Kepala SDN 5 Mataram, Mahrup, menyambut baik pelaksanaan program tersebut. Ia menyebut sebanyak 368 siswa di sekolahnya telah menerima makanan bergizi yang disalurkan oleh SPPG. “Ini hari kedua pembagian MBG. Anak-anak ceria mendapatkan MBG,” ujarnya, Rabu (8/10).
Mahrup menambahkan, jika ada siswa yang tidak masuk sekolah karena sakit, makanan akan tetap diantarkan ke rumahnya. Setiap siswa juga diminta membawa kotak makan sendiri agar makanan yang belum habis bisa dibawa pulang. “Kita suruh bawa pulang. Wadahnya itu kita minta bawa dari rumah,” katanya.
Meski belum ditemukan makanan yang tidak layak konsumsi, pihak sekolah tetap meminta agar SPPG memeriksa dan mencicipi menu sebelum dibagikan. “Harusnya dia periksa dulu keadaan makanan itu. Bila perlu cicipi dulu makanan itu supaya nanti tidak ada masalah di sekolah,” tegas Mahrup.
Menurutnya, selama dua hari penyaluran, hanya ditemukan kesalahan kecil seperti menu yang tidak lengkap. “Belum ada yang mengeluh. Tapi harus diperiksa terlebih dahulu sebelum dibagikan. Soalnya kemarin itu mungkin lupa nasinya, lauknya ada. Tapi nasi tidak ada. Tapi tidak kita salahkan itu,” ujarnya.

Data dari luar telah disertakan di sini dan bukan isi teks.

Source: an optimization exercise on an open RTL-to-GDS flow (aim: small area, a short achievable clock period and few clock cycles per item). Production flows keep margins and buffers that such runs may drop. The RTL was checked by simulation tests, not by an equivalence proof against the original design. Power and IR drop assume default switching activity.

## flow/constraint.sdc

```tcl
create_clock -name core_clock -period 10.0 [get_ports {clk_i}]
set_input_delay 2.0000 -clock core_clock [delete_from_list [all_inputs] [get_ports {clk_i}]]
set_output_delay 2.0000 -clock core_clock [all_outputs]
set_load 0.01 [all_outputs]
```

## flow/run.sh

```bash
#!/bin/bash
# synth_recipe.tcl (not shown) runs the flow's synth.tcl, then flattens the netlist and writes it again
# the make line also repeats each setting of config.mk as NAME=value (left out here)
make -C /OpenROAD-flow-scripts/flow DESIGN_CONFIG=/design/flow/config.mk WORK_HOME=/design/flow/orfs CLKGATE_MAP_FILE= SYNTH_SCRIPT=/design/flow/synth_recipe.tcl finish
```
This design comes from an exercise in tuning for small area and a short achievable clock period on the open sky130 flow, not from production work.
Function was not checked in any run shown here: the RTL went through the layout flow alone.

[flow/run.sh]
#!/bin/bash
# Standard layout (settings from config.mk via config.mk) plus the settings
# in flow/extra.mk: plain buf_1 port buffers instead of the default
# delay-cell buffers, and a larger setup margin for timing repair.
set -e
cp config.mk config_in.log
cat flow/extra.mk >> config.mk
bash standard.sh > standard.log 2>&1
[constraint.sdc]
create_clock -name core_clock -period 10.5 [get_ports {clk}]
set_input_delay 2.1000 -clock core_clock [delete_from_list [all_inputs] [get_ports {clk}]]
set_output_delay 2.1000 -clock core_clock [all_outputs]
set_load 0.01 [all_outputs]
[design.v]
package xgmii_rx_pkg;
    localparam logic [7:0] XGMII_START = 8'hFB;
    localparam logic [7:0] XGMII_TERM  = 8'hFD;
    localparam logic [7:0] XGMII_IDLE  = 8'h07;
    localparam int DATA_W = 64;
    localparam int LANES  = 8;
    typedef logic [13:0] frame_len_t;
    typedef enum logic [3:0] {
        RUNT,
        FRAGMENT,
        SZ_64,
        SZ_65_127,
        SZ_128_255,
        SZ_256_511,
        SZ_512_1023,
        SZ_1024_MAX,
        OVERSIZE,
        JABBER
    } size_class_t;
    localparam logic [31:0] CRC_PRESET = 32'hFFFF_FFFF;
    function automatic logic [31:0] crc_check_const(input logic [2:0] t);
        case (t)
            3'd0:    crc_check_const = 32'hDEBB201E;
            3'd1:    crc_check_const = 32'h00BE26ED;
            3'd2:    crc_check_const = 32'hBE26ED00;
            3'd3:    crc_check_const = 32'h2DFD1072;
            3'd4:    crc_check_const = 32'hFFFFFFFF;
            3'd5:    crc_check_const = 32'h62932081;
            3'd6:    crc_check_const = 32'h4E3D5E5C;
            default: crc_check_const = 32'h39DD08E2;
        endcase
    endfunction
endpackage
`timescale 1ns/100ps
module xgmii_frame_parser
(
    input  logic        clk,
    input  logic        inv_aresetn,
    input  logic [63:0] xgmii_data_i,
    input  logic [7:0]  xgmii_ctrl_i,
    output logic [63:0] word_o,
    output logic        word_start_o,
    output logic [2:0]  check_lane_o,
    input  logic        crc_match_i,
    output logic [63:0] axis_tdata_o,
    output logic [7:0]  axis_tkeep_o,
    output logic        axis_tvalid_o,
    output logic        axis_tlast_o,
    output logic        axis_tuser_o,
    output logic [10:0] words_o,
    output logic [2:0]  len_lo_o
);
    typedef enum logic [1:0] {
        ST_IDLE,
        ST_DATA,
        ST_TAIL
    } state_t;
    logic [63:0] data_mask;
    logic [2:0]  term_lane;
    logic        is_start;
    logic [7:0]  term_at;
    logic        to_tail;
    always_comb begin
        for (int i = 0; i < xgmii_rx_pkg::LANES; i++) begin
            data_mask[8*i +: 8] = {8{(i == 0 || !xgmii_ctrl_i[i]) && (i >= 4 || !to_tail)}};
        end
    end
    always_comb begin
        term_lane = '0;
        for (int i = xgmii_rx_pkg::LANES - 1; i >= 0; i--) begin
            if (xgmii_ctrl_i[i]) begin
                term_lane = 3'(i);
            end
        end
    end
    assign is_start = (xgmii_ctrl_i == 8'h01) && (xgmii_data_i[7:0] == xgmii_rx_pkg::XGMII_START);
    always_comb begin
        for (int i = 0; i < xgmii_rx_pkg::LANES; i++) begin
            term_at[i] = (xgmii_data_i[8*i +: 8] == xgmii_rx_pkg::XGMII_TERM) && ((xgmii_ctrl_i >> i) == (8'hFF >> i));
        end
    end
    logic        w_ctrl_q;
    logic [2:0]  w_lane_q;
    logic [7:0]  w_term_at_q;
    logic        w_term_ok_q;
    logic        w_start_q;
    logic [63:0] w_data_q;
    logic [63:0] hold_q;
    always_ff @(posedge clk) begin
        w_data_q    <= xgmii_data_i & data_mask;
        w_ctrl_q    <= |xgmii_ctrl_i;
        w_lane_q    <= term_lane;
        w_term_at_q <= term_at;
        w_start_q   <= is_start && !inv_aresetn;
        hold_q      <= w_data_q;
    end
    assign w_term_ok_q  = w_term_at_q[w_lane_q];
    assign word_o       = w_data_q;
    assign word_start_o = w_start_q;
    state_t      state_q;
    state_t      state_d;
    logic        held_vld_q;
    logic        held_vld_d;
    logic [2:0]  tail_lane_q;
    logic        tail_ok_q;
    logic [10:0] words_q;
    logic [10:0] words_d;
    logic [2:0]  len_lo_q;
    logic        cnt_inc_q;
    logic        cnt_first_q;
    logic        cnt_zero_q;
    logic        good;
    logic        tvalid_d;
    logic        tlast_d;
    logic [7:0]  tkeep_d;
    logic        tuser_d;
    logic [2:0]  len_lo_d;
    assign check_lane_o = (state_q == ST_TAIL) ? tail_lane_q : w_lane_q;
    assign good         = crc_match_i && ((state_q == ST_TAIL) ? tail_ok_q : w_term_ok_q);
    assign to_tail      = (state_d == ST_TAIL);
    assign words_o  = words_q;
    assign len_lo_o = len_lo_q;
    always_comb begin
        state_d    = state_q;
        held_vld_d = held_vld_q;
        tvalid_d   = 1'b0;
        tlast_d    = 1'b0;
        tkeep_d    = 8'hFF;
        tuser_d    = good;
        len_lo_d   = 3'd4;
        case (state_q)
            ST_IDLE: begin
                if (w_start_q) begin
                    state_d    = ST_DATA;
                    held_vld_d = 1'b0;
                end
            end
            ST_DATA: begin
                if (!w_ctrl_q) begin
                    tvalid_d   = held_vld_q;
                    held_vld_d = 1'b1;
                end else begin
                    held_vld_d = 1'b0;
                    state_d    = ST_IDLE;
                    tvalid_d   = held_vld_q;
                    if (!w_term_ok_q) begin
                        tlast_d = 1'b1;
                    end else if (w_lane_q < 3'd4) begin
                        tlast_d = 1'b1;
                        tkeep_d  = 8'hFF >> (3'd4 - w_lane_q);
                        len_lo_d = w_lane_q;
                    end else if (w_lane_q == 3'd4) begin
                        tlast_d = 1'b1;
                    end else begin
                        state_d = ST_TAIL;
                    end
                end
            end
            ST_TAIL: begin
                tvalid_d   = 1'b1;
                tlast_d    = 1'b1;
                tkeep_d    = 8'hFF >> (4'd12 - {1'b0, tail_lane_q});
                len_lo_d   = tail_lane_q;
                held_vld_d = 1'b0;
                state_d    = w_start_q ? ST_DATA : ST_IDLE;
            end
            default: begin
                state_d = ST_IDLE;
            end
        endcase
    end
    always_comb begin
        if (cnt_inc_q) begin
            words_d = cnt_first_q ? 11'd1 : words_q + 11'd1;
        end else if (cnt_zero_q) begin
            words_d = '0;
        end else begin
            words_d = words_q;
        end
    end
    always_ff @(posedge clk) begin
        axis_tdata_o <= hold_q;
        axis_tkeep_o <= tkeep_d;
        axis_tlast_o <= tlast_d;
        words_q      <= words_d;
        cnt_inc_q    <= (state_q == ST_DATA) && !w_ctrl_q;
        cnt_first_q  <= !held_vld_q;
        cnt_zero_q   <= (state_q == ST_DATA) && w_ctrl_q && !held_vld_q;
        tail_lane_q  <= w_lane_q;
        tail_ok_q    <= w_term_ok_q;
        if (tvalid_d && tlast_d) begin
            axis_tuser_o <= tuser_d;
            len_lo_q     <= len_lo_d;
        end
        if (inv_aresetn) begin
            state_q       <= ST_IDLE;
            held_vld_q    <= 1'b0;
            axis_tvalid_o <= 1'b0;
        end else begin
            state_q       <= state_d;
            held_vld_q    <= held_vld_d;
            axis_tvalid_o <= tvalid_d;
        end
    end
endmodule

Salah satu siswa Kelas II A, Alena, mengaku senang dengan makanan yang dibagikan. Ia hanya berharap agar variasi buah bisa diganti. “Menu makanan saya suka. Buah saja yang mungkin diganti,” katanya. Ia juga menyebut, dengan adanya program MBG, uang saku dari orang tua kini bisa ditabung.